This introduction is loosely based on the following resources:
X = eXtreme (high performance code with clever optimizations/approximations)
G = Gradient (think derivatives)
We’ll see what gradient and boosting refer to as we go along.
XGBoost has acheived its popularity because it works so well with large data sets, but to learn how the method works, we are going to explore a very small data set.

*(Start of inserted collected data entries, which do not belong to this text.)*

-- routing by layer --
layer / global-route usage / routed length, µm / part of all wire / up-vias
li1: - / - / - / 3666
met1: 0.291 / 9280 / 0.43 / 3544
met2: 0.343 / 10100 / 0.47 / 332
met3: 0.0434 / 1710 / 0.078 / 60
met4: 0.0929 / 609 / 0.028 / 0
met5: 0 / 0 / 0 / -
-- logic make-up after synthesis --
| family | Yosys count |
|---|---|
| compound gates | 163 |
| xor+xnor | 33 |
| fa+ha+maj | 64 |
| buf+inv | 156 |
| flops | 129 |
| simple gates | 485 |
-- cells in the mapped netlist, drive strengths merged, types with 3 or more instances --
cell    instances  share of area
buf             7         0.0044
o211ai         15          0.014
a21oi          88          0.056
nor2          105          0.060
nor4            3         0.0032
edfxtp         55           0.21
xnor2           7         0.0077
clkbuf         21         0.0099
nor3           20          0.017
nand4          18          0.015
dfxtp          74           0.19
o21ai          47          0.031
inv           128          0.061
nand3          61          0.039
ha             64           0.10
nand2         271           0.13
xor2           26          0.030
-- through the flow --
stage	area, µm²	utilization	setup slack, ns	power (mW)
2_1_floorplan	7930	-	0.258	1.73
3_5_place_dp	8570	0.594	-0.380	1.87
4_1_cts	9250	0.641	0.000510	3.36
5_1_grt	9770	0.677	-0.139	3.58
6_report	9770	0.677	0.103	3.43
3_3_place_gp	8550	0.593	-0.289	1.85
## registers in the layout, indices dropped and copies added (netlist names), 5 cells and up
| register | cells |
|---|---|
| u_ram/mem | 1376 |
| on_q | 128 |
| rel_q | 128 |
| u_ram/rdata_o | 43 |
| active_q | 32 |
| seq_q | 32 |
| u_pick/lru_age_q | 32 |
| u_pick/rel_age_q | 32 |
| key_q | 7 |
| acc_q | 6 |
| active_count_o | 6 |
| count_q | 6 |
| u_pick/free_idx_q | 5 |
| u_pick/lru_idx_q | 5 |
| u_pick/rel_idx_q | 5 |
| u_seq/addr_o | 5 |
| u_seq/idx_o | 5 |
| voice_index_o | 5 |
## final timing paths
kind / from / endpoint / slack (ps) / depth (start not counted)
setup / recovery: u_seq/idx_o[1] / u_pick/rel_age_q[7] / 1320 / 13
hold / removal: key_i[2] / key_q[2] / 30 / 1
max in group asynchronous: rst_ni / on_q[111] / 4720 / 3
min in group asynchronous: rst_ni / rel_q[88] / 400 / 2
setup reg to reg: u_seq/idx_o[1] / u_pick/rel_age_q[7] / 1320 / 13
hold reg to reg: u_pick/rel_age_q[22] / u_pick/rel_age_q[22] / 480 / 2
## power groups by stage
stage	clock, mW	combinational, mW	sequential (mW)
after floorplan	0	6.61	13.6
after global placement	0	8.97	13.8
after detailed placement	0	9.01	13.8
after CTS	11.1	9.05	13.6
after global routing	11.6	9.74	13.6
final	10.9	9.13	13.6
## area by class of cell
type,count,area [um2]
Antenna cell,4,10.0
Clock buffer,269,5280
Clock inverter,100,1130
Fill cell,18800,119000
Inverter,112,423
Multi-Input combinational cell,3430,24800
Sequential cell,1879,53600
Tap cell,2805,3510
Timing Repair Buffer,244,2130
<file path="src/hdl/three_point_signed_curvature_top_defines.svh">
// Assertion helpers shared by the curvature block.
`ifndef THREE_POINT_SIGNED_CURVATURE_TOP_DEFINES_SVH
`define THREE_POINT_SIGNED_CURVATURE_TOP_DEFINES_SVH

// Same-cycle implication, sampled on clk_i and quiet during reset.
`define TPSC_ASSERT_NOW(lbl, ante, cons, msg) \
  lbl: assert property (@(posedge clk_i) disable iff (!rst_ni) (ante) |-> (cons)) \
    else $error(msg);

// Next-cycle implication, sampled on clk_i and quiet during reset.
`define TPSC_ASSERT_NEXT(lbl, ante, cons, msg) \
  lbl: assert property (@(posedge clk_i) disable iff (!rst_ni) (ante) |=> (cons)) \
    else $error(msg);

`endif

</file>
<file path="src/hdl/tpsc_pkg.sv">
package tpsc_pkg;

  // Operations of the shared serial unit.
  typedef enum logic [1:0] {
    OP_MUL,
    OP_SQRT,
    OP_DIV
  } tpsc_op_e;

  // Command from the sequencer to the serial unit.
  typedef struct packed {
    logic     start;
    logic     clr;
    logic     sub;
    tpsc_op_e op;
  } tpsc_cmd_t;

  // Status from the serial unit back to the sequencer.
  typedef struct packed {
    logic busy;
    logic done;
  } tpsc_sts_t;

endpackage

</file>
<file path="src/hdl/tpsc_in_if.sv">
interface tpsc_in_if;
  logic               valid;
  logic               ready;
  logic signed [31:0] point_x;
  logic signed [31:0] point_y;
  logic               first_point;

  modport source (output valid, point_x, point_y, first_point, input ready);
  modport sink   (input valid, point_x, point_y, first_point, output ready);
endinterface

</file>
<file path="src/hdl/tpsc_out_if.sv">
interface tpsc_out_if;
  logic               valid;
  logic               ready;
  logic signed [31:0] curvature;
  logic               degenerate;
  logic               saturated;

  modport source (output valid, curvature, degenerate, saturated, input ready);
  modport sink   (input valid, curvature, degenerate, saturated, output ready);
endinterface

</file>
<file path="src/hdl/three_point_signed_curvature_top.sv">
// Signed curvature from the circle through the last three path points. Points
// come in as signed Q16.16 pairs; from the third point of a trajectory on, each
// point yields one result (1/R in Q16.16, saturated, or 0 with degenerate set
// when D is zero or 4*|D| is below collinear_threshold). The first two points
// of a trajectory are only stored and give no result. Every later point
// runs through a single shared bit-serial unit: eleven shift-add multiplies
// and three square roots of COORD_WIDTH+2 steps each, plus two restoring
// divides of max(2*COORD_WIDTH+2*FRAC_BITS+7, 64) steps (fewer in all when
// the points turn out collinear). Input is not taken while the unit works;
// a finished result waits in the output register while the next point is
// taken.
`include "three_point_signed_curvature_top_defines.svh"

module three_point_signed_curvature_top import tpsc_pkg::*; #(
  parameter int COORD_WIDTH = 32,
  parameter int FRAC_BITS   = 16
) (
  input  logic        clk_i,
  input  logic        rst_ni,
  input  logic        cfg_we_i,
  input  logic [31:0] cfg_data_i,
  tpsc_in_if.sink     point_i,
  tpsc_out_if.source  result_o
);

  localparam int CW  = COORD_WIDTH;
  localparam int OW  = CW + 2;
  localparam int AW  = 2 * OW + 2;
  localparam int NW0 = AW + 2 * FRAC_BITS + 1;
  localparam int NW  = (NW0 > 64) ? NW0 : 64;

  localparam logic [1:0] S_IDLE = 2'd0;
  localparam logic [1:0] S_RUN  = 2'd1;
  localparam logic [1:0] S_FIN  = 2'd2;

  localparam logic [3:0] ST_D0 = 4'd0;
  localparam logic [3:0] ST_D1 = 4'd1;
  localparam logic [3:0] ST_P0 = 4'd2;
  localparam logic [3:0] ST_P1 = 4'd3;
  localparam logic [3:0] ST_U0 = 4'd4;
  localparam logic [3:0] ST_U1 = 4'd5;
  localparam logic [3:0] ST_UR = 4'd6;
  localparam logic [3:0] ST_V0 = 4'd7;
  localparam logic [3:0] ST_V1 = 4'd8;
  localparam logic [3:0] ST_VR = 4'd9;
  localparam logic [3:0] ST_W0 = 4'd10;
  localparam logic [3:0] ST_W1 = 4'd11;
  localparam logic [3:0] ST_WR = 4'd12;
  localparam logic [3:0] ST_L  = 4'd13;
  localparam logic [3:0] ST_Q1 = 4'd14;
  localparam logic [3:0] ST_Q2 = 4'd15;

  // The negation stays at the difference width so the most negative value
  // turns into its full magnitude.
  function automatic logic [OW-1:0] mag_of(input logic [CW:0] d);
    logic [CW:0] neg_d;
    neg_d = -d;
    return d[CW] ? OW'(neg_d) : OW'(d);
  endfunction

  logic [1:0]  state_q, seen_q;
  logic [3:0]  stp_q;
  logic [31:0] thr_q;
  logic [CW-1:0] old_x_q, old_y_q, prv_x_q, prv_y_q;
  logic [CW:0] ux_q, uy_q, vx_q, vy_q, wx_q, wy_q;
  logic [CW:0] ux_d, uy_d, vx_d, vy_d, wx_d, wy_d;
  logic        dneg_q, dotneg_q;
  logic [AW-1:0] magd_q;
  logic [OW-1:0] lu_q, lv_q, lw_q;
  logic [31:0] pc_q, oc_q;
  logic        pd_q, ps_q, od_q, os_q, ov_q;

  logic [CW-1:0] cur_x, cur_y;
  logic [1:0]  seen_eff;
  logic        accept, full, issue, fin, fdeg, acc_neg, deg1, neg, ksat;
  logic [3:0]  nstep;
  logic [AW-1:0] acc_mag;
  logic [31:0] kval;

  tpsc_cmd_t       cmd;
  tpsc_sts_t       sts;
  logic [OW-1:0]   mul_a, mul_b;
  logic [2*OW-1:0] rad, den;
  logic [NW-1:0]   num;
  logic [AW-1:0]   acc_o;
  logic [63:0]     res_o;
  logic            over_o;

  tpsc_serial_unit #(.OW(OW), .NW(NW)) u_unit (
    .clk_i  (clk_i),
    .rst_ni (rst_ni),
    .cmd_i  (cmd),
    .mul_a_i(mul_a),
    .mul_b_i(mul_b),
    .rad_i  (rad),
    .num_i  (num),
    .den_i  (den),
    .sts_o  (sts),
    .acc_o  (acc_o),
    .res_o  (res_o),
    .over_o (over_o)
  );

  // Input side: history bookkeeping and chord vectors.
  always_comb begin
    accept   = point_i.valid && point_i.ready;
    cur_x    = CW'(point_i.point_x);
    cur_y    = CW'(point_i.point_y);
    seen_eff = point_i.first_point ? 2'd0 : seen_q;
    full     = (seen_eff == 2'd2);
    ux_d = {prv_x_q[CW-1], prv_x_q} - {old_x_q[CW-1], old_x_q};
    uy_d = {prv_y_q[CW-1], prv_y_q} - {old_y_q[CW-1], old_y_q};
    vx_d = {cur_x[CW-1], cur_x} - {old_x_q[CW-1], old_x_q};
    vy_d = {cur_y[CW-1], cur_y} - {old_y_q[CW-1], old_y_q};
    wx_d = {cur_x[CW-1], cur_x} - {prv_x_q[CW-1], prv_x_q};
    wy_d = {cur_y[CW-1], cur_y} - {prv_y_q[CW-1], prv_y_q};
  end

  // Result checks on the unit's outputs.
  always_comb begin
    acc_neg = acc_o[AW-1];
    acc_mag = acc_neg ? -acc_o : acc_o;
    deg1    = (acc_mag == '0) ||
              (((AW + 2)'(acc_mag) << 2) < (AW + 2)'(thr_q));
    neg     = dneg_q ^ dotneg_q;
    if (!neg) begin
      ksat = res_o > 64'h0000_0000_7fff_ffff;
      kval = ksat ? 32'h7fff_ffff : res_o[31:0];
    end else begin
      ksat = res_o > 64'h0000_0000_8000_0000;
      kval = ksat ? 32'h8000_0000 : -res_o[31:0];
    end
  end

  // Sequencer: decide when to start the next unit operation or finish.
  always_comb begin
    issue = 1'b0;
    fin   = 1'b0;
    fdeg  = 1'b0;
    nstep = stp_q + 4'd1;
    if (accept && full) begin
      issue = 1'b1;
      nstep = ST_D0;
    end
    if (state_q == S_RUN && sts.done) begin
      case (stp_q)
        ST_D1: begin
          if (deg1) begin
            fin  = 1'b1;
            fdeg = 1'b1;
          end else begin
            issue = 1'b1;
          end
        end
        ST_L: begin
          if (lw_q == '0 || acc_o == '0) begin
            fin  = 1'b1;
            fdeg = 1'b1;
          end else begin
            issue = 1'b1;
          end
        end
        ST_Q2: fin = 1'b1;
        default: issue = 1'b1;
      endcase
    end
  end

  // Operand selection for the step being started.
  always_comb begin
    cmd.start = issue;
    cmd.clr   = 1'b0;
    cmd.sub   = 1'b0;
    cmd.op    = OP_MUL;
    mul_a     = '0;
    mul_b     = '0;
    rad       = (2 * OW)'(acc_o);
    num       = '0;
    den       = '0;
    case (nstep)
      ST_D0: begin
        cmd.clr = 1'b1;
        cmd.sub = ux_d[CW] ^ vy_d[CW];
        mul_a   = mag_of(ux_d);
        mul_b   = mag_of(vy_d);
      end
      ST_D1: begin
        cmd.sub = !(uy_q[CW] ^ vx_q[CW]);
        mul_a   = mag_of(uy_q);
        mul_b   = mag_of(vx_q);
      end
      ST_P0: begin
        cmd.clr = 1'b1;
        cmd.sub = vx_q[CW] ^ wx_q[CW];
        mul_a   = mag_of(vx_q);
        mul_b   = mag_of(wx_q);
      end
      ST_P1: begin
        cmd.sub = vy_q[CW] ^ wy_q[CW];
        mul_a   = mag_of(vy_q);
        mul_b   = mag_of(wy_q);
      end
      ST_U0: begin
        cmd.clr = 1'b1;
        mul_a   = mag_of(ux_q);
        mul_b   = mag_of(ux_q);
      end
      ST_U1: begin
        mul_a = mag_of(uy_q);
        mul_b = mag_of(uy_q);
      end
      ST_V0: begin
        cmd.clr = 1'b1;
        mul_a   = mag_of(vx_q);
        mul_b   = mag_of(vx_q);
      end
      ST_V1: begin
        mul_a = mag_of(vy_q);
        mul_b = mag_of(vy_q);
      end
      ST_W0: begin
        cmd.clr = 1'b1;
        mul_a   = mag_of(wx_q);
        mul_b   = mag_of(wx_q);
      end
      ST_W1: begin
        mul_a = mag_of(wy_q);
        mul_b = mag_of(wy_q);
      end
      ST_UR, ST_VR, ST_WR: cmd.op = OP_SQRT;
      ST_L: begin
        cmd.clr = 1'b1;
        mul_a   = lu_q;
        mul_b   = lv_q;
      end
      ST_Q1: begin
        cmd.op = OP_DIV;
        num    = NW'(magd_q) << (2 * FRAC_BITS + 1);
        den    = (2 * OW)'(acc_o);
      end
      ST_Q2: begin
        cmd.op = OP_DIV;
        num    = NW'(over_o ? 64'hffff_ffff_ffff_ffff : res_o);
        den    = (2 * OW)'(lw_q);
      end
      default: begin
      end
    endcase
  end

  // Control state.
  always_ff @(posedge clk_i or negedge rst_ni) begin
    if (!rst_ni) begin
      state_q <= S_IDLE;
      stp_q   <= ST_D0;
      seen_q  <= 2'd0;
      thr_q   <= 32'd429;
      ov_q    <= 1'b0;
      old_x_q <= '0;
      old_y_q <= '0;
      prv_x_q <= '0;
      prv_y_q <= '0;
    end else begin
      if (cfg_we_i) begin
        thr_q <= cfg_data_i;
      end
      if (issue) begin
        stp_q <= nstep;
      end
      if (accept) begin
        old_x_q <= prv_x_q;
        old_y_q <= prv_y_q;
        prv_x_q <= cur_x;
        prv_y_q <= cur_y;
        seen_q  <= full ? seen_eff : seen_eff + 2'd1;
        if (full) begin
          state_q <= S_RUN;
        end
      end
      // A new result loads the output register; a taken one empties it.
      if (state_q == S_FIN && (!ov_q || result_o.ready)) begin
        ov_q <= 1'b1;
      end else if (result_o.valid && result_o.ready) begin
        ov_q <= 1'b0;
      end
      case (state_q)
        S_RUN: begin
          if (fin) begin
            state_q <= S_FIN;
          end
        end
        S_FIN: begin
          if (!ov_q || result_o.ready) begin
            state_q <= S_IDLE;
          end
        end
        default: begin
        end
      endcase
    end
  end

  // Datapath registers of the sequencer.
  always_ff @(posedge clk_i) begin
    if (accept && full) begin
      ux_q <= ux_d;
      uy_q <= uy_d;
      vx_q <= vx_d;
      vy_q <= vy_d;
      wx_q <= wx_d;
      wy_q <= wy_d;
    end
    if (state_q == S_RUN && sts.done) begin
      case (stp_q)
        ST_D1: begin
          dneg_q <= acc_neg;
          magd_q <= acc_mag;
        end
        ST_P1: dotneg_q <= acc_neg;
        ST_UR: lu_q <= res_o[OW-1:0];
        ST_VR: lv_q <= res_o[OW-1:0];
        ST_WR: lw_q <= res_o[OW-1:0];
        default: begin
        end
      endcase
    end
    if (fin) begin
      pc_q <= fdeg ? 32'd0 : kval;
      pd_q <= fdeg;
      ps_q <= fdeg ? 1'b0 : ksat;
    end
    if (state_q == S_FIN && (!ov_q || result_o.ready)) begin
      oc_q <= pc_q;
      od_q <= pd_q;
      os_q <= ps_q;
    end
  end

  assign point_i.ready       = (state_q == S_IDLE);
  assign result_o.valid      = ov_q;
  assign result_o.curvature  = oc_q;
  assign result_o.degenerate = od_q;
  assign result_o.saturated  = os_q;

  `TPSC_ASSERT_NOW(a_no_start_while_busy, cmd.start, !sts.busy, "unit restarted while busy")
  `TPSC_ASSERT_NEXT(a_start_makes_busy, cmd.start, sts.busy, "unit did not start")
  `TPSC_ASSERT_NOW(a_degenerate_zero, result_o.valid && result_o.degenerate,
    result_o.curvature == 32'd0 && !result_o.saturated, "degenerate result not zero")
  `TPSC_ASSERT_NOW(a_sat_at_limit, result_o.valid && result_o.saturated,
    result_o.curvature == 32'h7fff_ffff || result_o.curvature == 32'h8000_0000,
    "saturated result not at a limit")

endmodule

</file>
<file path="src/hdl/tpsc_serial_unit.sv">
module tpsc_serial_unit import tpsc_pkg::*; #(
  parameter int OW = 34,
  parameter int NW = 103
) (
  input  logic            clk_i,
  input  logic            rst_ni,
  input  tpsc_cmd_t       cmd_i,
  input  logic [OW-1:0]   mul_a_i,
  input  logic [OW-1:0]   mul_b_i,
  input  logic [2*OW-1:0] rad_i,
  input  logic [NW-1:0]   num_i,
  input  logic [2*OW-1:0] den_i,
  output tpsc_sts_t       sts_o,
  output logic [2*OW+1:0] acc_o,
  output logic [63:0]     res_o,
  output logic            over_o
);

  localparam int AW  = 2 * OW + 2;
  localparam int RW  = 2 * OW + 1;
  localparam int CNW = $clog2(NW + 1);

  logic           busy_q, done_q;
  logic [CNW-1:0] cnt_q;
  tpsc_op_e       op_q;
  logic           sub_q;
  logic [AW-1:0]  acc_q;
  logic [2*OW-1:0] mcand_q;
  logic [OW-1:0]  mplier_q;
  logic [NW-1:0]  shf_q;
  logic [2*OW-1:0] den_q;
  logic [RW-1:0]  rem_q;
  logic [63:0]    res_q;
  logic           over_q;

  logic [AW-1:0] mul_sum;
  logic [RW-1:0] sq_sh, sq_tr, dv_sh;
  logic          sq_ge, dv_ge;

  // One step of each operation: accumulate, root digit, or quotient bit.
  always_comb begin
    mul_sum = sub_q ? acc_q - AW'(mcand_q) : acc_q + AW'(mcand_q);
    sq_sh   = {rem_q[RW-3:0], shf_q[NW-1:NW-2]};
    sq_tr   = RW'({res_q, 2'b01});
    sq_ge   = sq_sh >= sq_tr;
    dv_sh   = {rem_q[RW-2:0], shf_q[NW-1]};
    dv_ge   = dv_sh >= RW'(den_q);
  end

  // Step counter and done pulse.
  always_ff @(posedge clk_i or negedge rst_ni) begin
    if (!rst_ni) begin
      busy_q <= 1'b0;
      done_q <= 1'b0;
      cnt_q  <= '0;
    end else if (cmd_i.start) begin
      busy_q <= 1'b1;
      done_q <= 1'b0;
      cnt_q  <= (cmd_i.op == OP_DIV) ? CNW'(NW) : CNW'(OW);
    end else if (busy_q) begin
      cnt_q <= cnt_q - 1'b1;
      if (cnt_q == CNW'(1)) begin
        busy_q <= 1'b0;
        done_q <= 1'b1;
      end
    end else begin
      done_q <= 1'b0;
    end
  end

  // Operand load and datapath registers.
  always_ff @(posedge clk_i) begin
    if (cmd_i.start) begin
      op_q     <= cmd_i.op;
      sub_q    <= cmd_i.sub;
      mcand_q  <= (2 * OW)'(mul_a_i);
      mplier_q <= mul_b_i;
      den_q    <= den_i;
      shf_q    <= (cmd_i.op == OP_SQRT) ? (NW'(rad_i) << (NW - 2 * OW)) : num_i;
      if (cmd_i.op == OP_MUL) begin
        if (cmd_i.clr) begin
          acc_q <= '0;
        end
      end else begin
        rem_q  <= '0;
        res_q  <= '0;
        over_q <= 1'b0;
      end
    end else if (busy_q) begin
      case (op_q)
        OP_MUL: begin
          if (mplier_q[0]) begin
            acc_q <= mul_sum;
          end
          mcand_q  <= mcand_q << 1;
          mplier_q <= mplier_q >> 1;
        end
        OP_SQRT: begin
          rem_q <= sq_ge ? sq_sh - sq_tr : sq_sh;
          res_q <= {res_q[62:0], sq_ge};
          shf_q <= shf_q << 2;
        end
        OP_DIV: begin
          rem_q  <= dv_ge ? dv_sh - RW'(den_q) : dv_sh;
          over_q <= over_q | res_q[63];
          res_q  <= {res_q[62:0], dv_ge};
          shf_q  <= shf_q << 1;
        end
        default: begin
        end
      endcase
    end
  end

  assign sts_o.busy = busy_q;
  assign sts_o.done = done_q;
  assign acc_o      = acc_q;
  assign res_o      = res_q;
  assign over_o     = over_q;

endmodule

</file>
<file path="src/flat_wrapper.sv">
// flat-port wrapper written by rule: the top's interface ports become plain ports
module three_point_signed_curvature_top_flat import tpsc_pkg::*;
#(
  parameter int COORD_WIDTH = 32,
  parameter int FRAC_BITS   = 16
)
  (clk_i, rst_ni, cfg_we_i, cfg_data_i, point_i_valid, point_i_point_x, point_i_point_y, point_i_first_point, point_i_ready, result_o_valid, result_o_curvature, result_o_degenerate, result_o_saturated, result_o_ready);
  tpsc_in_if point_i_i ();
  tpsc_out_if result_o_i ();
  input  logic clk_i;
  input  logic rst_ni;
  input  logic cfg_we_i;
  input  logic [31:0] cfg_data_i;
  input wire logic [$bits(point_i_i.valid)-1:0] point_i_valid;
  input wire logic [$bits(point_i_i.point_x)-1:0] point_i_point_x;
  input wire logic [$bits(point_i_i.point_y)-1:0] point_i_point_y;
  input wire logic [$bits(point_i_i.first_point)-1:0] point_i_first_point;
  output wire logic [$bits(point_i_i.ready)-1:0] point_i_ready;
  output wire logic [$bits(result_o_i.valid)-1:0] result_o_valid;
  output wire logic [$bits(result_o_i.curvature)-1:0] result_o_curvature;
  output wire logic [$bits(result_o_i.degenerate)-1:0] result_o_degenerate;
  output wire logic [$bits(result_o_i.saturated)-1:0] result_o_saturated;
  input wire logic [$bits(result_o_i.ready)-1:0] result_o_ready;
  assign point_i_i.valid = point_i_valid;
  assign point_i_i.point_x = point_i_point_x;
  assign point_i_i.point_y = point_i_point_y;
  assign point_i_i.first_point = point_i_first_point;
  assign point_i_ready = point_i_i.ready;
  assign result_o_valid = result_o_i.valid;
  assign result_o_curvature = result_o_i.curvature;
  assign result_o_degenerate = result_o_i.degenerate;
  assign result_o_saturated = result_o_i.saturated;
  assign result_o_i.ready = result_o_ready;
  three_point_signed_curvature_top #(.COORD_WIDTH(COORD_WIDTH), .FRAC_BITS(FRAC_BITS)) u_core (.clk_i(clk_i), .rst_ni(rst_ni), .cfg_we_i(cfg_we_i), .cfg_data_i(cfg_data_i), .point_i(point_i_i), .result_o(result_o_i));
endmodule
</file>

| sex | age | daily_comp | score |
|---|---|---|---|
| M | 13 | Y | 4 |
| F | 23 | Y | 3 |
| M | 55 | N | -1 |
| F | 14 | N | 1 |
| F | 60 | N | -2 |
Our goal is to predict the score (how much the person would like a given product on a scale from -5 to 5) from some predictors (features) such as age, sex, and whether they use a computer most days. Here our five people, affectionately named 1, 2, 3, 4, and 5:
We can load the data in python as follows:
import numpy as np
import pandas as pd
Five_People = pd.read_csv('data/five-people.csv')
Five_People sex age daily_comp score
0 M 13 Y 4
1 F 23 Y 3
2 M 55 N -1
3 F 14 N 1
4 F 60 N -2Notice that python indexes the people 0 through 4. Actually, in the underlying C++ code, the indexing is also 0-based, so sometimes you need to use 0-based numbering even when using the R interface.
Predictors/features: \(x_i\)
Response: \(y_i\)
Specify set of available model functions \(\mathcal F\).
Parameters \(\theta\) distinguish the members of \(\mathcal F\).
Pick the “best” \(f \in \mathcal F\) by optimizing some metric that measures the quality of the model
Loss measures quality of fit. We want loss to be small.
Most models will overfit if we just minimize loss.
Model learns general patterns of the data set, but also learns particular patterns that may not generalize. Model can’t tell the difference.
So other things may be done to prevent this. We can think of this as adding a penalty to the loss.
\[\begin{align*} \mbox{objective} &= \mbox{loss} + \mbox{penalty} \\ obj(\theta) &= L(\theta) + \Omega(\theta) \end{align*}\]
Typically the penalty is some measure of model complexity. More complex models are penalized more heavily.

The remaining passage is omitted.